Camden maintains that all along the rest of the community knew something wasn't right but, by that point, Finn herself was "untouchable."
"[She] was beginning to get a lot of fame in the Archdiocese of Detroit," Camden said, noting that Finn was even appointed to be the archdiocesan delegate for religious — the primary liaison between the bishop and local religious communities. "So she was becoming one of the good ol' boys, you know, one of the protected ones."
Camden and the other woman, who has remained anonymous, went to Bishop Allen Vigneron with their allegations against Finn in the 1990s. They also brought their allegations to the Home Visitors of Mary.
Local media reported that the congregation paid Camden's co-accuser $20,000 (to help cover her therapy costs, the congregation said), but no other action was taken, even as Finn began earning a reputation for being "handsy" at Sacred Heart Major Seminary in Detroit where she'd been teaching since 1969.
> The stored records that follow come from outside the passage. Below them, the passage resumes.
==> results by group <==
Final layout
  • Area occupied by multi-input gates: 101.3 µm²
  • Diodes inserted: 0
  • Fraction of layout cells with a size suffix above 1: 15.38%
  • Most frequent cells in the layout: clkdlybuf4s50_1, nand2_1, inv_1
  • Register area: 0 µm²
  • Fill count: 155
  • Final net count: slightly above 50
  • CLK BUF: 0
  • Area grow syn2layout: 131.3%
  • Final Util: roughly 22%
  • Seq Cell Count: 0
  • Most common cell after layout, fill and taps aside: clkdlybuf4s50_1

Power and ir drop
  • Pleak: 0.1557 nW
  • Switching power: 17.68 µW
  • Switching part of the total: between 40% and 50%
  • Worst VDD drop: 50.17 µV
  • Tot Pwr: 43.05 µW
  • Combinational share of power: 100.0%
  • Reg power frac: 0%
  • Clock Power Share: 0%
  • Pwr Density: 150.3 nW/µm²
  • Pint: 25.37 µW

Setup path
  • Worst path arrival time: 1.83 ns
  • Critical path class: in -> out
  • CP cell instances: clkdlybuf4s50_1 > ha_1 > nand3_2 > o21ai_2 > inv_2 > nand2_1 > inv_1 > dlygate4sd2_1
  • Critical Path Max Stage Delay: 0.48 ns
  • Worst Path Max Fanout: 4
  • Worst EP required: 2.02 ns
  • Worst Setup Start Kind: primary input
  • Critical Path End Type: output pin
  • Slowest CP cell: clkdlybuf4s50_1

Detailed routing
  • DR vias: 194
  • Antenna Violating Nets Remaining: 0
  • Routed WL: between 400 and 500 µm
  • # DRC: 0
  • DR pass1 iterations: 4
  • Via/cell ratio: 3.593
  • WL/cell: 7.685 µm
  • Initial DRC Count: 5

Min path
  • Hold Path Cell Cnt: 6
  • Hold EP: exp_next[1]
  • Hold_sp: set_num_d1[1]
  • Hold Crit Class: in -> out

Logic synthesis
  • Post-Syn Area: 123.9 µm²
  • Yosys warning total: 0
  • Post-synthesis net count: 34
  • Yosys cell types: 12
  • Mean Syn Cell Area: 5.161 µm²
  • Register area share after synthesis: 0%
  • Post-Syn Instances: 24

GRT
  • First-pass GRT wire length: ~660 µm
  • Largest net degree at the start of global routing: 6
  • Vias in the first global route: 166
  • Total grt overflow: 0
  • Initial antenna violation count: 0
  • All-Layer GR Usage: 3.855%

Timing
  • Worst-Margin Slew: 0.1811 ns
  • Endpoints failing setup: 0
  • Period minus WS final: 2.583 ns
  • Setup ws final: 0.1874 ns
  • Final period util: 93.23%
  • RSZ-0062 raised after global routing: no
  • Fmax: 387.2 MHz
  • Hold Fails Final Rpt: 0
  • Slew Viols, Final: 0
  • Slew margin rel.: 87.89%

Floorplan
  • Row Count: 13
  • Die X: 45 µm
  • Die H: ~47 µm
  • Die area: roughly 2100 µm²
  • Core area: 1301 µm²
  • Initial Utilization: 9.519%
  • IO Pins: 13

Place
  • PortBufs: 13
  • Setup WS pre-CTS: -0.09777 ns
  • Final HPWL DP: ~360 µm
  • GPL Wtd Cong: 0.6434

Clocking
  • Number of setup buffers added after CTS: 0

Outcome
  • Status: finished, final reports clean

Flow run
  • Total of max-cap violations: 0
Finn eventually resigned from the seminary in 2019 — the day before local news outlet Deadline Detroit published a story about the abuse allegations against her. In a statement posted by the archdiocese, Finn apologized for using her position of authority to engage in "inappropriate conduct with two adult novices." Vigneron, now archbishop of Detroit, also apologized, saying he had mistakenly believed the situation had already been resolved.
Camden's co-accuser died of COVID-19 in May 2020, after which Camden said Finn attempted to call her. "She still [didn't] get it," Camden said.
The Home Visitors of Mary have repeatedly declined to comment on the allegations. Finn died in January 2021.
Becky Starr — Milwaukee, WisconsinAnother woman, who uses the pseudonym Becky Starr to protect her family's privacy, said the School Sisters of Notre Dame refused to even engage with her when she told them she'd been molested by Sr. Mary Olivia Reindl.
In 1954, Starr, an enthusiastically religious 13-year-old who used to get up early to sing at Mass every morning before breakfast, was allowed to join the School Sisters of Notre Dame in Prairie du Chien, Wisconsin. But after a decade, she was unhappy and began therapy with Reindl, a psychologist, as she discerned if religious life was right for her.
Sometimes, during therapy sessions, Starr said, Reindl would put her hands up the sleeves of Starr's habit and massage her bare shoulders. Years later, after Starr had left the congregation but returned to Reindl's practice, Reindl began removing her own clothes from the waist up during sessions and nursing Starr like a baby.
Starr assumed these were normal therapeutic practices. "I know it sounds weird now, but she was a therapist and she had a lot of power over me," she said in an interview.
In the 1980s, when Starr finally realized that what Reindl had done to her was sexual abuse, she said she wrote to her former community, asking them to do something. In response, Starr said, she was told that when she left religious life in 1964, she had absolved the congregation of any responsibility for her.
The Central Pacific Province of the School Sisters of Notre Dame, which includes the former Milwaukee province, told GSR that they could find no report of abuse or accusations of abuse in Reindl's file and, therefore, could not confirm this claim.
Starr also wrote to then Milwaukee Archbishop Rembert Weakland and to Pio Laghi, then papal nuncio to the United States. In a written response dated May 10, 1988, Weakland — who was later found to have paid a man $450,000 to stay quiet about their affair — told Starr it was difficult for him to be sympathetic to her when she tossed "all the blame on one party" and assumed none herself.
"My hope and prayer is that you would be freed from this obsession and come to know a loving, forgiving, and caring God," Weakland concluded. In his response, Laghi referred Starr back to Weakland.